Records from a data collection:
# # #
--- src/rtl/core/assert_macros.svh ---
// assertion macros for the value noise core
`ifndef ASSERT_MACROS_SVH
`define ASSERT_MACROS_SVH

// property must hold at every clock edge out of reset
`define VN2C_ASSERT(lbl, prop) \
  lbl: assert property (@(posedge clk) disable iff (!rst_n) prop) \
    else $error("assertion failed");

// condition must never be true out of reset
`define VN2C_NEVER(lbl, cond) \
  `VN2C_ASSERT(lbl, !(cond))

`endif

--- src/rtl/core/vn2c_pkg.sv ---
// package: types, constants and weight table for the value noise core
`default_nettype none
package vn2c_pkg;

  localparam int FRAC_BITS = 8;
  localparam int COORD_W   = 16;
  localparam int WT_DEPTH  = 1 << FRAC_BITS;
  localparam int LAT_W     = 18;
  localparam int SM_W      = 22;
  localparam int WT_W      = 17;
  localparam int OUT_W     = 18;
  localparam int NSTAGE    = 10;
  localparam int HASH_LAT  = 5;

  localparam logic [31:0] HASH_MUL_Y = 32'd57;
  localparam logic [31:0] HASH_A     = 32'd15731;
  localparam logic [31:0] HASH_B     = 32'd789221;
  localparam logic [31:0] HASH_C     = 32'd1376312589;
  localparam logic [63:0] PI_Q30     = 64'd3373259426;
  localparam logic [17:0] ONE_Q16    = 18'd65536;

  typedef logic signed [LAT_W-1:0] lat_t;
  typedef lat_t [3:0][3:0] lat_grid_t;
  typedef logic [WT_W-1:0] wt_t;
  typedef wt_t wtab_t [WT_DEPTH];

  function automatic logic [63:0] half_weight(input logic [63:0] u);
    logic [63:0] th;
    logic [63:0] x2;
    logic [63:0] t;
    longint acc;
    th = (u * PI_Q30) >> 12;
    x2 = (th * th) >> 30;
    t = x2 >> 1;
    acc = longint'(t);
    for (int k = 0; k < 5; k++) begin
      t = (t * x2) >> 30;
      case (k)
        0: t = t / 12;
        1: t = t / 30;
        2: t = t / 56;
        3: t = t / 90;
        default: t = t / 132;
      endcase
      if ((k % 2) == 0) acc = acc - longint'(t);
      else acc = acc + longint'(t);
    end
    if (acc < 0) acc = 0;
    return (64'(acc) + 64'd16384) >> 15;
  endfunction

  function automatic wtab_t build_wtab();
    wtab_t tab;
    logic [63:0] u;
    for (int f = 0; f < WT_DEPTH; f++) begin
      u = (64'(f) << (12 - FRAC_BITS)) & 64'd4095;
      if (u <= 64'd2048) tab[f] = WT_W'(half_weight(u));
      else tab[f] = WT_W'(64'd65536 - half_weight(64'd4096 - u));
    end
    return tab;
  endfunction

  localparam wtab_t WTAB = build_wtab();

endpackage
`default_nettype wire

--- src/rtl/core/vn2c_hash.sv ---
// five-stage lattice hash pipeline for one lattice point
`default_nettype none
module vn2c_hash
  import vn2c_pkg::*;
(
  input  wire logic        clk,
  input  wire logic        en,
  input  wire logic [31:0] x,
  input  wire logic [31:0] y,
  input  wire logic [31:0] seed,
  output lat_t             lat
);

  logic [31:0] n0;
  logic [31:0] n_r, na_r, nb_r, nn_r, p_r, h_r;
  lat_t        lat_r;

  assign n0 = x + y * HASH_MUL_Y;

  always_ff @(posedge clk) begin
    if (en) begin
      n_r   <= (n0 << 13) ^ n0 ^ seed;
      nn_r  <= n_r * n_r;
      na_r  <= n_r;
      p_r   <= nn_r * HASH_A + HASH_B;
      nb_r  <= na_r;
      h_r   <= nb_r * p_r + HASH_C;
      lat_r <= lat_t'(ONE_Q16 - {1'b0, h_r[30:14]});
    end
  end

  assign lat = lat_r;

endmodule
`default_nettype wire

--- config.mk ---
export PLATFORM = sky130hd
export DESIGN_NAME = vn2c_hash
export DESIGN_NICKNAME = d
export VERILOG_FILES = /design/src/rtl/core/assert_macros.svh /design/src/rtl/core/vn2c_pkg.sv /design/src/rtl/core/vn2c_hash.sv
export SDC_FILE = /design/constraint.sdc
export NUM_CORES = 2
export LEC_CHECK = 0
export BUFFER_PORTS_ARGS = -buffer_cell sky130_fd_sc_hd__buf_4
export CORE_AREA = 2 2 286 288
export CTS_BUF_LIST = sky130_fd_sc_hd__clkbuf_4 sky130_fd_sc_hd__clkbuf_8 sky130_fd_sc_hd__clkbuf_16
export CTS_CLUSTER_SIZE = 30
export DETAILED_ROUTE_END_ITERATION = 12
export DIE_AREA = 0 0 288 290
export GPL_TIMING_DRIVEN = 0
export PLACE_DENSITY = 0.73
export SLEW_MARGIN = 20
export SYNTH_ARGS = -nofsm -noshare
export SYNTH_HDL_FRONTEND = slang
export SYNTH_SLANG_ARGS = --single-unit
--- constraint.sdc ---
create_clock -name clk -period 9.2 [get_ports clk]
set_input_delay 1.84 -clock clk [delete_from_list [all_inputs] [get_ports clk]]
set_output_delay 1.84 -clock clk [all_outputs]
set_load 0.005 [all_outputs]
==> reports/qor.txt <==
Mapped Cells - 4295
Core ar. - 80200 sq um
Total gr overflow - 0
# hold bufs at CTS - 0
Mapped Avg Cell Area - 10.2 sq um
Critical path class - reg -> reg
Non-Filler Instances - 5505
Hold crit path type - reg -> reg
Top post-synthesis cells by area - fa_1 (43%), ha_1 (13%), edfxtp_1 (13%), inv_1 (10%), and2_1 (6.2%)
Max clock buf depth - 2
Die ar. - 83500 sq um
Unrepaired setup endpoints after global routing - no
Slew Limit Fails - 0
DR WL/cell - 19.7 microns
# port buffers - 112
Crit path time final - 8.84 ns
Final Hold Fails - 0
Post-synthesis register bit count - 187
Antenna violations before repair - 5
Clock buffer count from CTS - 17
Worst R2R End - h_r[30]$_DFFE_PP_
Total GRT Usage - 27.7%
Post-synth EDFFs - 187
Crit. End Element - register
Crit-path max FO - 10
TritonCTS clock tree - yes
Setup_tns - 0 ns
Synth top cells by count - inv_1 (1172), fa_1 (938), ha_1 (463), and2_1 (433), nand2_1 (293)
Die width - 288 microns
Fin util - 58.2%
Post-synthesis sequential area ratio - 12.8%
Layout area overhead - 6.48%
Post-Layout Inst Area - 46700 sq um
Clock tree root driver cell - clkbuf_16
Htree depth - 4
Worst slew pin tran - 1.08 ns
Clk Latency, worst-skew pair - 0.50 ns
Clock tree sinks - 187
Setup slack on the worst flop-to-flop path - 0.36 ns
Yosys warning count - 0
Placer congestion estimate - 0.989
Synth top area share - 42.8%
Iter 0 DRT Violations - 1676
Ys flop type - edfxtp_1
Final setup fails - 0
Crit path from - p_r[2]$_DFFE_PP_
R2R depth - 27
Max Cap Violations - 0
Post-DP HPWL - 92700 microns
Core Rows - 104
Max Fclk - 113 MHz
Run status - finished, final reports clean
Skew final - 0.0222 ns
Share of layout cells above drive strength 1 - 4.01%
Post-synth top area cell - fa_1
Post-CTS Setup Bufs - 0
NumNets Final - 5929
Slew headroom - 28.2%
IO Pins - 116
Critical Path End - h_r[30]$_DFFE_PP_
Placed cell count - 5471
Starting Density - 54.7%
Via count - 29100
Asr flop ratio synth - 0%
DR pass1 iterations - 6
Worst EP required - 9.44 ns
Routed Antenna Nets - 0
Die H - 290 microns
Routed WL - 109000 microns
First-pass GRT wire length - 175000 microns
Vias in the first global route - 32700
Netlist Area Pre-Place - 43800 sq um
Worst R2R Start - p_r[2]$_DFFE_PP_
Pin count of the biggest net entering global routing - 83
Netlist cell types - 69
Resized cells post-CTS - 0
Top-count cell post-synth - inv_1
CTS clk-pin slew, worst paths - 0.09 ns
# DRC - 0
Tcrit/Tclk final - 96.1%
Post-DR vias/cell - 5.28
Placed Area - 46100 sq um
Worst Path Arrival - 9.08 ns
Critical Path Source Type - register
-- sequential cells by signal (all words and copies together) (netlist names) --
| register | count |
|---|---|
| lat | 18 |
| nb_r | 31 |
| n_r | 31 |
| nn_r | 29 |
| na_r | 31 |
| h_r | 17 |
| p_r | 30 |
-- critical path, cell delays in order (launching register included) --
cell	delay (ns)
edfxtp_1	0.45
clkbuf_1	0.62
clkbuf_1	0.72
and2_1	0.25
ha_1	0.25
fa_1	0.48
ha_1	0.29
inv_1	0.05
fa_1	0.53
inv_1	0.04
ha_1	0.26
inv_1	0.05
fa_1	0.53
inv_1	0.05
fa_1	0.47
inv_1	0.05
fa_1	0.48
inv_1	0.04
ha_1	0.20
a2111oi_0	0.68
o221ai_1	0.39
a21oi_1	0.41
o21bai_1	0.28
a21oi_2	0.37
o211ai_1	0.24
nand3_1	0.16
nand3b_1	0.10
xnor2_1	0.14
-- worst min-delay path by stage --
stage                  startpoint                 end  slack (ns)  cells past startpoint
4_1_cts         na_r[5]$_DFFE_PP_   nb_r[5]$_DFFE_PP_        0.42                      0
3_5_place_dp   na_r[13]$_DFFE_PP_  nb_r[13]$_DFFE_PP_        0.40                      0
6_report        na_r[5]$_DFFE_PP_   nb_r[5]$_DFFE_PP_        0.41                      0
2_1_floorplan   n_r[30]$_DFFE_PP_  na_r[30]$_DFFE_PP_        0.40                      0
5_1_grt        na_r[14]$_DFFE_PP_  nb_r[14]$_DFFE_PP_        0.43                      0
3_3_place_gp   na_r[11]$_DFFE_PP_  nb_r[11]$_DFFE_PP_        0.40                      0
-- kinds of logic after synthesis --
family / count (synthesis) / synth area share (%)
mux: 4 / 0.0913
compound gates: 227 / 3.57
xor+xnor: 272 / 5.43
other cells: 2 / 0.0171
fa+ha+maj: 1401 / 56.0
flops: 187 / 12.8
buf+inv: 1282 / 11.0
simple gates: 920 / 11.1
-- area by class of cell --
cell class	instances	area [sq um]
multi-input cells	2828	33400
well taps	1060	1330
repair buffers	114	903
fillers	6853	33500
plain buffers	110	413
clock buffers	17	425
clock inverters	15	175
inverters	1172	4400
diodes	2	5.00
flip-flops and latches	187	5620
-- stage by stage --
step                setup WS [ns]  hold WS (ns)
floorplan                    2.32         0.400
global placement            0.471         0.401
detailed placement          0.523         0.405
CTS                         0.449         0.416
global route               0.0860         0.429
finish                      0.357         0.413
-- cells in the final DEF, fill, tap and decap left out, types with 10 or more instances in the layout --
| cell type | n |
|---|---|
| a31oi_1 | 10 |
| a21oi_1 | 60 |
| inv_1 | 1172 |
| nand3_1 | 20 |
| o21a_1 | 17 |
| clkbuf_1 | 110 |
| o21bai_1 | 11 |
| and2_1 | 433 |
| o21ai_0 | 38 |
| fa_1 | 938 |
| nand2_1 | 293 |
| clkbuf_16 | 17 |
| xnor2_1 | 204 |
| xor2_1 | 68 |
| buf_4 | 111 |
| nand2b_1 | 10 |
| nor2b_1 | 11 |
| a21o_1 | 29 |
| nor3_1 | 30 |
| and3_1 | 15 |
| ha_1 | 463 |
| nor2_1 | 63 |
| edfxtp_1 | 187 |
-- per-layer routing --
metal / share of wire (%) / routed length [microns] / up-vias / global-route usage [%]
met2: 50 / 54300 / 1072 / 48.4
met1: 37 / 40500 / 14600 / 33.0
met3: 7.4 / 8020 / 321 / 5.15
met4: 5.3 / 5790 / 6 / 12.6
met5: 0.040 / 44 / - / 0
li1: - / - / 13100 / -
Power is left out: the tool's default activity adds up to more than one toggle a clock period on the data nets, which glitch-free logic cannot reach.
# # #
**Activity:** When the word "placement" shows up in a line of the entries, report that line.

**Exercise response:**
global placement            0.471         0.401
detailed placement          0.523         0.405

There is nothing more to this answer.